Would you restate all the data that follows, word for word?

== == ==

`config.mk`:
```
export PLATFORM = sky130hd
export DESIGN_NAME = adc_trim_and_sequence_ctrl
export DESIGN_NICKNAME = d
export VERILOG_FILES = /design/src/hw/adc_ctrl_pkg.sv /design/src/hw/adc_trim_and_sequence_ctrl.sv
export SDC_FILE = /design/constraint.sdc
export NUM_CORES = 1
export LEC_CHECK = 0
export BUFFER_PORTS_ARGS = -buffer_cell sky130_fd_sc_hd__buf_2
export CAP_MARGIN = 20
export CORE_ASPECT_RATIO = 1.2
export CORE_MARGIN = 3
export CORE_UTILIZATION = 55
export CTS_CLUSTER_DIAMETER = 150
export DETAILED_ROUTE_END_ITERATION = 7
export PLACE_DENSITY = 0.79
export SYNTH_ARGS = -nofsm -noshare
export SYNTH_HDL_FRONTEND = slang
export SYNTH_SLANG_ARGS = --single-unit
```
`constraint.sdc`:
```
create_clock -name mclk_in -period 3 [get_ports mclk_in]
set_clock_uncertainty 0.1 [all_clocks]
set_input_delay 0.3 -clock mclk_in [delete_from_list [all_inputs] [get_ports mclk_in]]
set_output_delay 0.3 -clock mclk_in [all_outputs]
set_load 0.02 [all_outputs]
```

== == ==

**Solution:**
`config.mk`:
```
export PLATFORM = sky130hd
export DESIGN_NAME = adc_trim_and_sequence_ctrl
export DESIGN_NICKNAME = d
export VERILOG_FILES = /design/src/hw/adc_ctrl_pkg.sv /design/src/hw/adc_trim_and_sequence_ctrl.sv
export SDC_FILE = /design/constraint.sdc
export NUM_CORES = 1
export LEC_CHECK = 0
export BUFFER_PORTS_ARGS = -buffer_cell sky130_fd_sc_hd__buf_2
export CAP_MARGIN = 20
export CORE_ASPECT_RATIO = 1.2
export CORE_MARGIN = 3
export CORE_UTILIZATION = 55
export CTS_CLUSTER_DIAMETER = 150
export DETAILED_ROUTE_END_ITERATION = 7
export PLACE_DENSITY = 0.79
export SYNTH_ARGS = -nofsm -noshare
export SYNTH_HDL_FRONTEND = slang
export SYNTH_SLANG_ARGS = --single-unit
```
`constraint.sdc`:
```
create_clock -name mclk_in -period 3 [get_ports mclk_in]
set_clock_uncertainty 0.1 [all_clocks]
set_input_delay 0.3 -clock mclk_in [delete_from_list [all_inputs] [get_ports mclk_in]]
set_output_delay 0.3 -clock mclk_in [all_outputs]
set_load 0.02 [all_outputs]
```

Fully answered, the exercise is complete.